San Juan de Gaztelugatxe, Bermeo, Bizkaia

A small, magical place in the Basque Country. The place is San Juan de Gaztelugatxe, a chapel in a beautiful landscape that has a long history. Is located in the Biscay coast between Bermeo and Bakio in, in the municipality of Bermeo.

The chapel is located on the top of an island that must be accessed through a stone bridge and then climb 231 steps. The name have several meanings:

1. Gaztelu-aitz (Castle Rock)

2. Gaztelu-gache (castle rough or difficult).

3. According Iturriza was founded in the tenth century by the name of San Juan Bautista (XI century appears under the name of San Juan de la Peña) and have been a Templar monastery.

4. Another popular name is Doniene sanctuary is possibly an archaic contraction Donelohanes: San Juan. The location is strategic to the domain of the coast. In fact, the story says that in 1334 Gaztelugatxe is one of the bastions of resistance against vanity and lust for plunder of Alfonso XI, King of Castile: in precinct risky Biscayans seven knights fought with their retinues who resisted more than one months the attacks of a well organized army: humiliated, forced to withdraw his army leaving the Monarch on a war footing, given the boldness and serenity of the besieged forced the withdrawal of a legend tropes. According to legend, San Juan landed at the port of Bermeo and taking three steps came to the shrine leaving footprints engraved in four places in the road.

 

The first track is under the arch of San Juan, in the town of Bermeo own, San Juan Portalie.
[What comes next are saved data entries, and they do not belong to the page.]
==> inputs of try-cedar <==
==> flow/design.v (excerpt) <==
module fairArb (
	input logic [15:0] bids,
	output logic [15:0] wins,
	input logic get_next_win,
	input logic clk,
	input logic rst
		);
Settings: LEC_CHECK=0, ABC_AREA=0, CAP_MARGIN=5, CELL_PAD_IN_SITES_DETAIL_PLACEMENT=2, CELL_PAD_IN_SITES_GLOBAL_PLACEMENT=3, CORE_MARGIN=5, CORE_UTILIZATION=51, CTS_CLUSTER_DIAMETER=174, CTS_CLUSTER_SIZE=79, GPL_ROUTABILITY_DRIVEN=1, GPL_TIMING_DRIVEN=0, HOLD_SLACK_MARGIN=0.24, MAX_ROUTING_LAYER=met5, MIN_ROUTING_LAYER=met2, SETUP_SLACK_MARGIN=0.11, SLEW_MARGIN=20; clock period 5.56 ns.
run.sh (not shown) runs the stock make flow with config.mk's settings and CLKGATE_MAP_FILE=.
==> try-maple: changes against try-cedar <==
==> flow/config.mk (replaced) <==
export PLATFORM = sky130hd
export DESIGN_NAME = fairArb
export DESIGN_NICKNAME = fairArb
export VERILOG_FILES = /design/flow/design.v
export SDC_FILE = /design/flow/constraint.sdc
export NUM_CORES = 4
export LEC_CHECK = 0
export CAP_MARGIN = 20
export CORE_ASPECT_RATIO = 0.5
export CORE_MARGIN = 10
export CORE_UTILIZATION = 60
export HOLD_SLACK_MARGIN = -0.07
export SLEW_MARGIN = 20
==> flow/constraint.sdc (replaced) <==
create_clock -name core_clock -period 4.0 [get_ports {clk}]
set_input_delay 0.8000 -clock core_clock [delete_from_list [all_inputs] [get_ports {clk}]]
set_output_delay 0.8000 -clock core_clock [all_outputs]
set_load 0.01 [all_outputs]
==> try-zinc: changes against try-cedar <==
==> flow/config.mk (replaced) <==
export PLATFORM = sky130hd
export DESIGN_NAME = fairArb
export DESIGN_NICKNAME = fairArb
export VERILOG_FILES = /design/flow/design.v
export SDC_FILE = /design/flow/constraint.sdc
export NUM_CORES = 4
export LEC_CHECK = 0
export CAP_MARGIN = 20
export CORE_MARGIN = 2
export CORE_UTILIZATION = 57
export SETUP_SLACK_MARGIN = 0.71
export SLEW_MARGIN = 20
export TNS_END_PERCENT = 5
==> flow/constraint.sdc (replaced) <==
create_clock -name core_clock -period 4.0 [get_ports {clk}]
set_input_delay 0.8000 -clock core_clock [delete_from_list [all_inputs] [get_ports {clk}]]
set_output_delay 0.8000 -clock core_clock [all_outputs]
set_load 0.01 [all_outputs]
==> qor summary <==
|  | try-cedar | try-zinc | try-maple |
|---|---|---|---|
| Post-Layout Inst Area | - | 3910 sq um | 3420 sq um |
| Wire length on met2 | - | 5300 um | 4360 um |
| Measured slew at the worst slew-check pin | - | 1.03 ns | 0.837 ns |
| Cell internal pwr | - | 482 uW | 449 uW |
| Setup WS post-layout | - | 0.359 ns | 0.138 ns |
| Fin. max-slew vios | - | 0 | 0 |
| Die width | 82.7 um | 72.8 um | 115 um |
| Total routed wire length on the met1 layer | - | 4570 um | 4210 um |
| Last weighted congestion value of the routability-driven placer | - | 1.13 | 1.22 |
| Power Clock | - | 148 uW | 138 uW |
| Clock latency reported for the late side of the worst-skew pair | - | 0.28 ns | 0.26 ns |
| Fraction of area in registers | - | 11.9% | 13.5% |
| Endpoint of the worst hold path | - | state[2] | state[2] |
| Top Ports | - | 35 | 35 |
| Setup slack, reg-to-reg | - | 0.36 ns | 0.18 ns |
| Status | aborted with a tool error | complete, no violations | complete, no violations |
| Failing step | global placement without I/O (3_1_place_gp_skip_io) | - | - |
| Tally of OpenROAD warnings | - | 31 | 28 |


==> run a: inputs <==
fairArb again, from the RTL that the note above started with.
Design fairArb, start of the top module:
module fairArb (
	input logic [15:0] bids,
	output logic [15:0] wins,
	input logic get_next_win,
	input logic clk,
	input logic rst
		);
==> flow/config.mk <==
export PLATFORM = sky130hd
export DESIGN_NAME = fairArb
export DESIGN_NICKNAME = fairArb
export VERILOG_FILES = /design/flow/design.v
export SDC_FILE = /design/flow/constraint.sdc
export NUM_CORES = 4
export LEC_CHECK = 0
export ABC_AREA = 1
export CAP_MARGIN = 20
export CORE_ASPECT_RATIO = 0.5
export CORE_MARGIN = 10
export CORE_UTILIZATION = 60
export CTS_CLUSTER_DIAMETER = 27
export HOLD_SLACK_MARGIN = -0.07
export SETUP_SLACK_MARGIN = 0.35
export SLEW_MARGIN = 20
==> flow/constraint.sdc <==
create_clock -name core_clock -period 4.0 [get_ports {clk}]
set_input_delay 0.8000 -clock core_clock [delete_from_list [all_inputs] [get_ports {clk}]]
set_output_delay 0.8000 -clock core_clock [all_outputs]
set_load 0.01 [all_outputs]
==> run b: changes against run a <==
Settings changed: ABC_AREA 1 to default, CORE_MARGIN 10 to 9, CORE_UTILIZATION 60 to 44, CTS_CLUSTER_DIAMETER 27 to 374, CTS_CLUSTER_SIZE from default to 99, HOLD_SLACK_MARGIN -0.07 to default, SETUP_SLACK_MARGIN 0.35 to default, TNS_END_PERCENT from default to 5.
==> run c: changes against run a <==
Settings changed: ABC_AREA 1 to default, CORE_ASPECT_RATIO 0.5 to default, CORE_MARGIN 10 to 2, CORE_UTILIZATION 60 to 58, CTS_CLUSTER_DIAMETER 27 to default, HOLD_SLACK_MARGIN -0.07 to default, SETUP_SLACK_MARGIN 0.35 to default.
==> flow/constraint.sdc (replaced) <==
create_clock -name core_clock -period 3.47 [get_ports {clk}]
set_input_delay 0.6940 -clock core_clock [delete_from_list [all_inputs] [get_ports {clk}]]
set_output_delay 0.6940 -clock core_clock [all_outputs]
set_load 0.01 [all_outputs]
==> job_summary.md <==
### Metrics collected by this job

| Metric | Value |
|---|---|
| Run status | `aborted with a tool error` |
| Step where the flow halted | `global routing` |
| Tool Error | `[ERROR GRT-0232] Routing congestion too high. Check the congestion heatmap in the GUI.` |
| Die area | `between 5000 and 6000 sq um` |
| Chip area line of the yosys report | `approximately 2700 sq um` |
| Number of rows created at floorplan | `24` |
| Cell total in the yosys stat output | `about 380` |
| MUX area fraction | `0.00836` |
| Synth Area in Compound Gates | `0.346` |
Source of the figures above: run c

==> job_summary.md <==
## Synthesis and layout report

| Metric | Value |
|---|---|
| Run status | `finished clean` |
| Chip area line of the yosys report | `between 2000 and 3000 sq um` |
| Cell total in the yosys stat output | `between 300 and 400` |
| DR WL/cell | `between 20 and 25 um` |
| Number of rows created at floorplan | `19` |
| Cell total after placement | `about 530` |
| Die area | `roughly 9400 sq um` |
| MUX area fraction | `0.00836` |
| Largest net degree at the start of global routing | `34` |
| Placement Cell Area | `3560 sq um` |
Source of the figures above: run b

==> job_summary.md <==
## Synthesis and layout report

| Metric | Value |
|---|---|
| Cell total in the yosys stat output | `537` |
| Cells along the critical path | `clkdlybuf4s50_1 -> nor2_1 -> nand2_1 -> nor2_1 -> buf_4 -> nand2_1 -> nand3_1 -> nand2_1 -> nand2_1 -> nand3_1 -> nand2_1 -> o21ai_0 -> nand2_1 -> nor2_1 -> nand2_1 -> ha_1 -> nand3b_1 -> nand3_1 -> a21oi_1` |
| Run status | `finished clean` |
| Chip area line of the yosys report | `~2700 sq um` |
| Clock buffer count from CTS | `3` |
| MUX area fraction | `0` |
| Number of inverters outside the clock class in the layout | `around 70` |
| NonClk Buf Share | `0.134` |
| Post-synthesis sequential element count | `23` |
| Clock Network Area Fraction | `0.0142` |
| Synth Area in Compound Gates | `0.105` |
| Leading power group | `combinational cells` |
| Initial detailed-routing violation count | `571` |
| Drt total wl | `about 10000 um` |
| Area taken by flip-flops and latches | `around 460 sq um` |
| Die area | `7730 sq um` |
| Number of rows created at floorplan | `17` |
| Instance tally after logic synthesis | `about 540` |
Source of the figures above: run a



==> v7: inputs <==
Starting RTL as in the previous note.
make LEC_CHECK=0 ABC_AREA=1 CAP_MARGIN=5 CELL_PAD_IN_SITES_DETAIL_PLACEMENT=2 CELL_PAD_IN_SITES_GLOBAL_PLACEMENT=3 CORE_MARGIN=3 CORE_UTILIZATION=51 CTS_CLUSTER_DIAMETER=174 CTS_CLUSTER_SIZE=79 GPL_ROUTABILITY_DRIVEN=1 GPL_TIMING_DRIVEN=0 HOLD_SLACK_MARGIN=0.24 MAX_ROUTING_LAYER=met5 MIN_ROUTING_LAYER=met2 PLACE_DENSITY_LB_ADDON=0.09 SETUP_SLACK_MARGIN=0.11 SLEW_MARGIN=20 TNS_END_PERCENT=85 finish   # period 5.56 ns
==> inputs of v29, as changes to v7 <==
==> flow/config.mk (replaced) <==
export PLATFORM = sky130hd
export DESIGN_NAME = fairArb
export DESIGN_NICKNAME = fairArb
export VERILOG_FILES = /design/flow/design.v
export SDC_FILE = /design/flow/constraint.sdc
export NUM_CORES = 4
export LEC_CHECK = 0
export CAP_MARGIN = 5
export CELL_PAD_IN_SITES_GLOBAL_PLACEMENT = 0
export CORE_MARGIN = 2
export CORE_UTILIZATION = 65
export CTS_CLUSTER_DIAMETER = 41
export CTS_CLUSTER_SIZE = 79
export GPL_ROUTABILITY_DRIVEN = 1
export GPL_TIMING_DRIVEN = 1
export MAX_ROUTING_LAYER = met4
export SETUP_SLACK_MARGIN = -0.1
export SLEW_MARGIN = 20
==> flow/constraint.sdc (replaced) <==
create_clock -name core_clock -period 3.25 [get_ports {clk}]
set_input_delay 0.6500 -clock core_clock [delete_from_list [all_inputs] [get_ports {clk}]]
set_output_delay 0.6500 -clock core_clock [all_outputs]
set_load 0.01 [all_outputs]
==> inputs of v34, as changes to v7 <==
==> flow/config.mk (replaced) <==
export PLATFORM = sky130hd
export DESIGN_NAME = fairArb
export DESIGN_NICKNAME = fairArb
export VERILOG_FILES = /design/flow/design.v
export SDC_FILE = /design/flow/constraint.sdc
export NUM_CORES = 4
export LEC_CHECK = 0
export CAP_MARGIN = 20
export CORE_MARGIN = 2
export CORE_UTILIZATION = 40
export SLEW_MARGIN = 20
==> flow/constraint.sdc (replaced) <==
create_clock -name core_clock -period 3.75 [get_ports {clk}]
set_input_delay 0.7500 -clock core_clock [delete_from_list [all_inputs] [get_ports {clk}]]
set_output_delay 0.7500 -clock core_clock [all_outputs]
set_load 0.01 [all_outputs]
==> qor summary <==
|  | v29 | v34 | v7 |
|---|---|---|---|
| Placed instance area | 3810 um2 | 3820 um2 | - |
| Count of buffers inserted at the top-level ports | 34 | 34 | - |
| Count of pins on the block boundary | 35 | 35 | - |
| Count of cell types in the netlist | 84 | 84 | 29 |
| Width of the die | 68.4 um | 86.1 um | 78.7 um |
| Detailed Place HPWL | 10.1 mm | 9.02 mm | - |
| Yosys chip area | 2700 um2 | 2700 um2 | 2690 um2 |
| Share of synthesized cell area in and, or, nand and nor gates | 39.7% | 39.7% | 59.3% |
| Dominant cell area share | 17.1% | 17.1% | 29.1% |
| Area fraction in full adders, half adders and majority gates | 0.464% | 0.464% | 0.465% |
| Post-Synth AOI/OAI Area | 34.6% | 34.6% | 10.5% |
| Post-synthesis net count | 399 | 399 | 557 |
| Cell area after synthesis | 2700 um2 | 2700 um2 | 2690 um2 |
| FP Util | 67.4% | 42.0% | 54.8% |
| Run status | stopped before the end | no timing/DRC/antenna violations | stopped before the end |
| Stage where the flow stopped | 4_1_cts | - | 3_1_place_gp_skip_io |
| Average footprint of a synthesized cell | 7.11 um2 | 7.11 um2 | 5.01 um2 |
| Cell total in the yosys stat output | 379 | 379 | 537 |
| Die height | 68.4 um | 86.1 um | 78.7 um |
| Post-Place Worst Slack | -793 ps | -134 ps | - |
| Mapped Cells | 379 | 379 | 537 |
| Fraction of synthesized area in multiplexers | 0.836% | 0.836% | 0% |
| Register share after synthesis | 17.1% | 17.1% | 17.1% |
| Standard-cell rows | 23 | 29 | 25 |
| Placed cell count | 546 | 572 | - |
| Synth area leader | sky130_fd_sc_hd__dfxtp_1 | sky130_fd_sc_hd__dfxtp_1 | sky130_fd_sc_hd__nand2_1 |
| Total die size | 4680 um2 | 7410 um2 | 6190 um2 |


==> inputs of 01-16 <==
Starting RTL as in the previous note.
==> flow/config.mk <==
export PLATFORM = sky130hd
export DESIGN_NAME = fairArb
export DESIGN_NICKNAME = fairArb
export VERILOG_FILES = /design/flow/design.v
export SDC_FILE = /design/flow/constraint.sdc
export NUM_CORES = 4
export LEC_CHECK = 0
export CAP_MARGIN = 15
export CORE_MARGIN = 2
export CORE_UTILIZATION = 70
export CTS_CLUSTER_DIAMETER = 366
export CTS_CLUSTER_SIZE = 51
export SETUP_SLACK_MARGIN = 0.59
export SLEW_MARGIN = 20
export TNS_END_PERCENT = 5
==> flow/constraint.sdc <==
create_clock -name core_clock -period 2.28 [get_ports {clk}]
set_input_delay 0.4560 -clock core_clock [delete_from_list [all_inputs] [get_ports {clk}]]
set_output_delay 0.4560 -clock core_clock [all_outputs]
set_load 0.01 [all_outputs]
==> 02-15 (differences from 01-16) <==
Settings changed: CAP_MARGIN 15 to 20, CORE_UTILIZATION 70 to 58, CTS_CLUSTER_DIAMETER 366 to unset, CTS_CLUSTER_SIZE 51 to unset, SETUP_SLACK_MARGIN 0.59 to -0.13.
==> flow/constraint.sdc (replaced) <==
create_clock -name core_clock -period 3.22 [get_ports {clk}]
set_input_delay 0.6440 -clock core_clock [delete_from_list [all_inputs] [get_ports {clk}]]
set_output_delay 0.6440 -clock core_clock [all_outputs]
set_load 0.01 [all_outputs]
==> 11-27 (differences from 01-16) <==
Settings changed: CAP_MARGIN 15 to 20, CORE_UTILIZATION 70 to 60, CTS_CLUSTER_DIAMETER 366 to unset, CTS_CLUSTER_SIZE 51 to unset, PLACE_DENSITY set to 0.37, SETUP_SLACK_MARGIN 0.59 to unset, TNS_END_PERCENT 5 to unset.
==> flow/constraint.sdc (replaced) <==
create_clock -name core_clock -period 5.24 [get_ports {clk}]
set_input_delay 1.0480 -clock core_clock [delete_from_list [all_inputs] [get_ports {clk}]]
set_output_delay 1.0480 -clock core_clock [all_outputs]
set_load 0.01 [all_outputs]
==> 04-24 (differences from 01-16) <==
Settings changed: CAP_MARGIN 15 to 20, CORE_UTILIZATION 70 to 40, CTS_CLUSTER_DIAMETER 366 to unset, CTS_CLUSTER_SIZE 51 to unset, MAX_ROUTING_LAYER set to met4, SETUP_SLACK_MARGIN 0.59 to unset, TNS_END_PERCENT 5 to 85.
==> flow/constraint.sdc (replaced) <==
create_clock -name core_clock -period 4.0 [get_ports {clk}]
set_input_delay 0.8000 -clock core_clock [delete_from_list [all_inputs] [get_ports {clk}]]
set_output_delay 0.8000 -clock core_clock [all_outputs]
set_load 0.01 [all_outputs]
==> flow_summary.toml <==
# generated from flow reports
[run_status]
status = "complete, no violations"

[die]
chipWidth_um = 71.0
fp.dieH_um = 71.0
fp-row-count = 24
floorplan.core_util = 0.619
core_um2 = 4350

[route]
highest_layer = "met4"

[yosys]
synth.area.mux_share = 0.00836

[pwr]
p_seq_mw = 0.187

[placed_design]
globalplace.congestion = 1.08
-- figures above: 11-27

==> flow_summary.toml <==
# generated from flow reports
[run_status]
status = "did not finish"
failing_step = "global routing (5_1_grt)"
error = "[ERROR GRT-0232] Routing congestion too high. Check the congestion heatmap in the GUI."

[yosys]
synth.area.mux_share = 0.00836

[die]
core_um2 = 4410
chipWidth_um = 72.2
fp-row-count = 24

[placed_design]
globalplace.congestion = 1.08
-- figures above: 02-15

==> flow_summary.toml <==
# generated from flow reports
[die]
floorplan.core_util = 0.420
core_um2 = 6420
fp-row-count = 29

[placed_design]
globalplace.congestion = 0.981

[route]
highest_layer = "met4"

[yosys]
synth.area.mux_share = 0.00836

[run_status]
status = "complete, no violations"
-- figures above: 04-24

==> flow_summary.toml <==
# generated from flow reports
[yosys]
ys_sh_simple = 0.397
xor_area_frac = 0
ys_cells = 379

[die]
fp-row-count = 22
fp.dieH_um = 66.1
core_um2 = 3690
chipWidth_um = 66.1

[run_status]
error = "[ERROR DPL-0038] Utilization greater than 100%, impossible to legalize"
failing_step = "detailed placement (3_5_place_dp)"
status = "did not finish"

[placed_design]
portBuffers = 34
globalplace.congestion = 1.16
-- figures above: 01-16

Power is estimated from default activity; no workload was simulated.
Being broken the original stone has been restored in 1982. The second trace the Arene situated in the neighborhood, near the hamlet Itsasalde, just before you get to the source. It has placed a new stone in 1982. The third track was at the height of Burgoa. But having become obsolete the traditional path leading to the shrine, this print was lost has been rediscovered in 1981 and placed the following year when the last step access to the shrine. This track is also the most interesting, because besides the footprint clearly seen, we can read the inscription “SAN JUAN”, someone wrote with a chisel.

A tradition said that one must  go up and touch the bell  3 times to make a wish or drive away evil spirits. Fishing boats when they come to fish usually perform several turns to port and starboard to the holy will of fate. Women who experience a problem with fertility often go to this place in the belief that the Gods will help you solve this problem. In the stairwells, identified as the footsteps of St. John, are given different healing powers, to take advantage of them you have to put your feet in them looking to cure corns or left hats, scarves or chapels to cure headache.

 

All images are copyright © Margo Wiessman, 2012 and may not be downloaded, reproduced, copied, stored, or altered in any way without the written consent of the photographer! © Margo Wiessman 2012 This work is licensed under a Creative Commons Attribution-NonCommercial-NoDerivs 3.0 Spain License.